- Born: September 4, 1961 (age 65) Bogotá, Colombia
- Education: New York University; Columbia University; Pennsylvania State University;
- Known for: Ocean transport, wave-current interactions; Data assimilation, estimation using dynamics and observations, Climate predictions under uncertainty.
- Scientific career
- Fields: Mathematics
- Workplaces: Oak Ridge National Laboratory, Oregon State University, University of Arizona, UCLA, Argonne National Laboratory
- Thesis: Three-dimensional Model for the Formation of Longshore Sand Ridges on the Continental Shelf (1992)
- Doctoral advisor: Jerry L. Bona
- Doctoral students: Emily Lane

= Juan Mario Restrepo =

American mathematician

Juan Mario Restrepo (born September 4, 1961) is an American mathematician recognized for his contributions to ocean dynamics, data assimilation, and computational statistical mechanics. In ocean dynamics Restrepo is best known for his work in wave–current interaction. He was first to introduce the use of stochastic processes to capture wave breaking dissipation, provided fundamental understanding of transient wave transport and predicted the phenomenon of 'sticky waters' in nearshore waters. He is the son of the Colombian artist Pedro Restrepo.

==Education and career ==
Restrepo majored in music at New York University, graduating in 1983. After studying electrical engineering at Columbia University, he earned a master's degree in engineering acoustics at the Pennsylvania State University in 1987, where he completed a Ph.D. in physics in 1992. His dissertation, Model for the Formation and Evolution of Sand Ridges on the Continental Shelf, was supervised by Jerry L. Bona.
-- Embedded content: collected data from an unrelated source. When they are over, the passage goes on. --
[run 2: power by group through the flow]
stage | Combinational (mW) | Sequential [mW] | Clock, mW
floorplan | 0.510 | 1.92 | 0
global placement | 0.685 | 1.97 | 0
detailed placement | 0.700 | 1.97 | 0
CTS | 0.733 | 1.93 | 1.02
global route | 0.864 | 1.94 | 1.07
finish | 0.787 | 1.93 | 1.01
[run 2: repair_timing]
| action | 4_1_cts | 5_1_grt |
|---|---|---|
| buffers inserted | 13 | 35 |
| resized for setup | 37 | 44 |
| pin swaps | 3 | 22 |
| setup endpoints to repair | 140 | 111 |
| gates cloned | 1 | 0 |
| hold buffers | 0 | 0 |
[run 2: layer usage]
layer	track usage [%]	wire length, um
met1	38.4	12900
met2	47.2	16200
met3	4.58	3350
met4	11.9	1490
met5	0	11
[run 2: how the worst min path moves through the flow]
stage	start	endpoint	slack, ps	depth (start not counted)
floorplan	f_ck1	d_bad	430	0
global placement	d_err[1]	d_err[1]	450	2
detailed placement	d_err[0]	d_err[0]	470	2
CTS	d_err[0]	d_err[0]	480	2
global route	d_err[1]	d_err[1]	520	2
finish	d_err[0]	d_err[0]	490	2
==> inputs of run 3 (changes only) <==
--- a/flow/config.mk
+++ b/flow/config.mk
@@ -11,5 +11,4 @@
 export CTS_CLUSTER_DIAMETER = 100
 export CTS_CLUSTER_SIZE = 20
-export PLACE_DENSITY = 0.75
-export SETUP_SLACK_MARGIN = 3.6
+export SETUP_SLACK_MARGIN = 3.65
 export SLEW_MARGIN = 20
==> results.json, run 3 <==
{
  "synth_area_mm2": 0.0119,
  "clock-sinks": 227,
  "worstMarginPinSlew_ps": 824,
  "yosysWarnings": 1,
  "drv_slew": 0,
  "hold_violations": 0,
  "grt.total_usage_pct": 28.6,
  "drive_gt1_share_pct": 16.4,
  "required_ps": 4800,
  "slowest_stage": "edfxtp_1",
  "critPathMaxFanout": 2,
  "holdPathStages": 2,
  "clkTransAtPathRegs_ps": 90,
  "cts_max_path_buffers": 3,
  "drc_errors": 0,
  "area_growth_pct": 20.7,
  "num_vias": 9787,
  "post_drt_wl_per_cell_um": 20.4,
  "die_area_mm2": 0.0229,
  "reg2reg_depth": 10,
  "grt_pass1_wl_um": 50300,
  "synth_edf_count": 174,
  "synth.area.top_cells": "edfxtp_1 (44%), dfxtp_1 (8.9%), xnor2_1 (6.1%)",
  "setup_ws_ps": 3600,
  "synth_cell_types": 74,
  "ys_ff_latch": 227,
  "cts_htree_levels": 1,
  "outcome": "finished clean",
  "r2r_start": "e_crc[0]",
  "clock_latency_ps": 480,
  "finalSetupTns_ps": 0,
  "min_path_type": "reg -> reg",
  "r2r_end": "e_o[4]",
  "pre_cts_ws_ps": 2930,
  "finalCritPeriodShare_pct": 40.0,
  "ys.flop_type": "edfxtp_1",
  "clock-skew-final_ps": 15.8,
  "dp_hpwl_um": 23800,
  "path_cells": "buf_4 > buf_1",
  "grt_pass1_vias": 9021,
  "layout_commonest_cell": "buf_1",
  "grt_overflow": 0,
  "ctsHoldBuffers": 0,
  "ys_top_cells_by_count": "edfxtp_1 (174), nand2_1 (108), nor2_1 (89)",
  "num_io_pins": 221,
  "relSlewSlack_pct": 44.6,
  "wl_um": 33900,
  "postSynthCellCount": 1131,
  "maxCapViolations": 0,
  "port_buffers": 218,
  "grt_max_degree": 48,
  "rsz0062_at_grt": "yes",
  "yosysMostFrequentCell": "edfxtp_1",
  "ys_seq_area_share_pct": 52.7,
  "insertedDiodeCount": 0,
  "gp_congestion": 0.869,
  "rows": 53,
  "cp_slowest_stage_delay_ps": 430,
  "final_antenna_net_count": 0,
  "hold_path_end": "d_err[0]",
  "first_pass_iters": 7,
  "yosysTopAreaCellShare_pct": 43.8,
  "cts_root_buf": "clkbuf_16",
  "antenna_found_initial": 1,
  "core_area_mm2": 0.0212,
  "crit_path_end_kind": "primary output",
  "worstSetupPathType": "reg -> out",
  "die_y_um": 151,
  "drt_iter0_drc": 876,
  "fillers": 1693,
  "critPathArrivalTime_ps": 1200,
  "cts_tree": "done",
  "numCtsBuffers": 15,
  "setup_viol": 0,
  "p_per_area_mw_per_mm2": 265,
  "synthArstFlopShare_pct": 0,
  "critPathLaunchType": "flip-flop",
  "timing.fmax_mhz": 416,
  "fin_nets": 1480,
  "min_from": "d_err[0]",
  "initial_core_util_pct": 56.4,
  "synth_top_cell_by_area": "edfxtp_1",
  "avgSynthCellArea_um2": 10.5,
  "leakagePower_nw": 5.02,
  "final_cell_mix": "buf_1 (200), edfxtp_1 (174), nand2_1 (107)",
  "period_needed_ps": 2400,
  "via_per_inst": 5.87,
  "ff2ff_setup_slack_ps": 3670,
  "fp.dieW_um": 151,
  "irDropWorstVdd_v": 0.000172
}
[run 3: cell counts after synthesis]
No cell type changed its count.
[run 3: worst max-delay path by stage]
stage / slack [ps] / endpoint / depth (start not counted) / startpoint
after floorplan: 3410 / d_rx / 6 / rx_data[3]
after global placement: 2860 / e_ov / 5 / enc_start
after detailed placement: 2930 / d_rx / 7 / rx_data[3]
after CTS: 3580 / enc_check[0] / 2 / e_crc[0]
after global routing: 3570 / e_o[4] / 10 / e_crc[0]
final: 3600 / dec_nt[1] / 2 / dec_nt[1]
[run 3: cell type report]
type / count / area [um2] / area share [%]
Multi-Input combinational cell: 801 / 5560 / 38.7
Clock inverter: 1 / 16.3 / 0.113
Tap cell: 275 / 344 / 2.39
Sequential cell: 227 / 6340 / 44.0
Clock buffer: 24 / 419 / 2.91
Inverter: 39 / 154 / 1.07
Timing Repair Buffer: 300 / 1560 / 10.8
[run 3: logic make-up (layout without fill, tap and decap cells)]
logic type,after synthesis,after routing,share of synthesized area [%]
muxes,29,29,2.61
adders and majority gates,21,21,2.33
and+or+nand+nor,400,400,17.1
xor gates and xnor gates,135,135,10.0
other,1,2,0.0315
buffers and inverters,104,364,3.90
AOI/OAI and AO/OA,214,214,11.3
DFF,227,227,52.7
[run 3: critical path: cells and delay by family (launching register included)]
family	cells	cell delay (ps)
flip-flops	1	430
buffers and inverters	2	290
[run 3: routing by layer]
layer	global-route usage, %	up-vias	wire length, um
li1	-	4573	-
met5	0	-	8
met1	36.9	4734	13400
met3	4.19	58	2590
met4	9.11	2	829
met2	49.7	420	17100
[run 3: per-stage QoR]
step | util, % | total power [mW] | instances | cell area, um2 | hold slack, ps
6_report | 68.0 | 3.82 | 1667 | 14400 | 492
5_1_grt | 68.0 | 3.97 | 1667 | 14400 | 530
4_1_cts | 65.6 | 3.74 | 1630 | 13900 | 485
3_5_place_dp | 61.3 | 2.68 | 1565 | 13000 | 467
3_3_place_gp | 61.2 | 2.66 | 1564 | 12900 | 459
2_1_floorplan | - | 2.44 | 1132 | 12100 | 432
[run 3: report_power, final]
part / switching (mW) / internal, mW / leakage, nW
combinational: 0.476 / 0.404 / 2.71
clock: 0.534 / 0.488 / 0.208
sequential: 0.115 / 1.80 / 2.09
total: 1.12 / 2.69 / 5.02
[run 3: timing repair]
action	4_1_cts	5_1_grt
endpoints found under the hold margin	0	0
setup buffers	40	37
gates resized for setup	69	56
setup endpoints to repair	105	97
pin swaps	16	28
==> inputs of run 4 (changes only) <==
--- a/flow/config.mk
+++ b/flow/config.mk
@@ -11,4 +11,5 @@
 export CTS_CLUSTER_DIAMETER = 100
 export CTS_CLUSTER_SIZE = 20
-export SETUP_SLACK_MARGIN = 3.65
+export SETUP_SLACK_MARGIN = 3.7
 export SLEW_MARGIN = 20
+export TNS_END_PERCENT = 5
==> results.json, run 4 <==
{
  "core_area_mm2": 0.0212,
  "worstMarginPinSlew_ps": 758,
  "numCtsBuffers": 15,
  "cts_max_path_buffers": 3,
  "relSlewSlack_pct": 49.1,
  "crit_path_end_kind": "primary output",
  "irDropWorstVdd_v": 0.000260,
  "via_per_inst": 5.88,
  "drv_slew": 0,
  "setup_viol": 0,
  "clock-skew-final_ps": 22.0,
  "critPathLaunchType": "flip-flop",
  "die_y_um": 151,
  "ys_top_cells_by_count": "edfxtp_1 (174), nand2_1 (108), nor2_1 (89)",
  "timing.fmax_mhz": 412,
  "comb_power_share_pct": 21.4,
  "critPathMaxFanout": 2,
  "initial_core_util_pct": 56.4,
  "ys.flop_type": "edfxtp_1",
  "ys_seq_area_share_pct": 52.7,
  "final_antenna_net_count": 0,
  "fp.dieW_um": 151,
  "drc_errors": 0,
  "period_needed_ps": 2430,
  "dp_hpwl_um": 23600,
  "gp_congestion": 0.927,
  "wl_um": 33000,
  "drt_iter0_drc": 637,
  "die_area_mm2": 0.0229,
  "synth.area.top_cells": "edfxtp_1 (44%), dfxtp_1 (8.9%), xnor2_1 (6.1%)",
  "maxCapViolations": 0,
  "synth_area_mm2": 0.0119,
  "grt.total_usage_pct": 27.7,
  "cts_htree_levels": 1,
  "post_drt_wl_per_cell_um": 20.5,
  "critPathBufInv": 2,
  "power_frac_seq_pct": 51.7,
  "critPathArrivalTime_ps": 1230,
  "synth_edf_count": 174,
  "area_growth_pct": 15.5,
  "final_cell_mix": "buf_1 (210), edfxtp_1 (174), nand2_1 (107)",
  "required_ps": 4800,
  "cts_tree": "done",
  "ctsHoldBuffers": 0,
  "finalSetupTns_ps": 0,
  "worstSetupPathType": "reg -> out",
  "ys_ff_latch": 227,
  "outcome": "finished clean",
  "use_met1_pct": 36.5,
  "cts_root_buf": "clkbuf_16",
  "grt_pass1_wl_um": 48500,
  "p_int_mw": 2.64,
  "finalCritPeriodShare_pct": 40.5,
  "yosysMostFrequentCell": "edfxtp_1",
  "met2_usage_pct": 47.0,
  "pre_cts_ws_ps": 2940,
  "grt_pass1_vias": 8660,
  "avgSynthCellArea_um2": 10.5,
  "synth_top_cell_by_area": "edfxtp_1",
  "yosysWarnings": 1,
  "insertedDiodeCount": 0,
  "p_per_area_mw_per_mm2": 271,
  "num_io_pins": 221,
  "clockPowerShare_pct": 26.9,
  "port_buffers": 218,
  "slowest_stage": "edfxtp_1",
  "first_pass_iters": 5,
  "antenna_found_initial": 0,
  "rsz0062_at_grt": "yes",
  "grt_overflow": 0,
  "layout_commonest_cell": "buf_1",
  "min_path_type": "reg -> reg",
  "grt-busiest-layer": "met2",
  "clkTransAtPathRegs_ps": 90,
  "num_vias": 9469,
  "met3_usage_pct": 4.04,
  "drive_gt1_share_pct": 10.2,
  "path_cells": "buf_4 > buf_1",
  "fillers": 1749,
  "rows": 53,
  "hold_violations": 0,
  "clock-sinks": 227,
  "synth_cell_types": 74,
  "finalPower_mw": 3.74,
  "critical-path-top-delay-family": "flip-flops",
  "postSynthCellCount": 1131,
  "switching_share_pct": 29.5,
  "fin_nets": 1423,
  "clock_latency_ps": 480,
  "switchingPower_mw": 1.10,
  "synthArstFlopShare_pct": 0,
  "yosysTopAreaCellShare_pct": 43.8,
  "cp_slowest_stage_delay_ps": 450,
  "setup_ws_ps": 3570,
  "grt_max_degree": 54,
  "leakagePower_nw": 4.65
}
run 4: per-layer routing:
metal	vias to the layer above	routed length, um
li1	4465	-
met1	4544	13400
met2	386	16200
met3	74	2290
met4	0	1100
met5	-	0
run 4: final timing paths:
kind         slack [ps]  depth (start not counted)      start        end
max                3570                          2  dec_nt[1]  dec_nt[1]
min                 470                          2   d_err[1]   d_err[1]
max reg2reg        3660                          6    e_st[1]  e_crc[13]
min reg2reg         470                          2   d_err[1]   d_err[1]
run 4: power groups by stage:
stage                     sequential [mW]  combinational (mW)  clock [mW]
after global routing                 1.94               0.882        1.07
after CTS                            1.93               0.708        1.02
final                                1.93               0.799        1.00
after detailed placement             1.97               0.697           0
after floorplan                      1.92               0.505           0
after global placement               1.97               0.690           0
After postdoctoral research at the Argonne National Laboratory and University of California, Los Angeles, he became an assistant professor of mathematics at the University of Arizona in 1997. He moved up the ranks to full professor in 2009, also adding joint appointments in physics and atmospheric science. From 2014 to 2020 he was a professor of mathematics at Oregon State University, with joint appointments in the Department of Statistics and in the Department of Oceans and Atmospheres. He moved to Oak Ridge National Laboratory in 2020, to become Distinguished Member of the R&D Staff, and section head for the Mathematics and Computation Section.

He has served as vice chair of Society for Industrial and Applied Mathematics (SIAM) Geosciences Section, chair of the American Physical Society Focus Group on Climate, President of the Nonlinear Geophysics Section at American Geophysical Union, and many committee assignments in SIAM. He is an associate editor at the International Journal of Uncertainty Quantification, Nonlinear Processes in Geophysics, and Foundations of Data Sciences. He is also Joint Faculty Professor in the Mathematics Department at the University of Tennessee, Knoxville.

== Recognition ==
Restrepo's awards include the Society for Industrial and Applied Mathematics (SIAM), Geosciences Career Prize 2017, and a Department of Energy Young Investigator Award, 2003. He is a fellow of SIAM, and a fellow of the American Physical Society.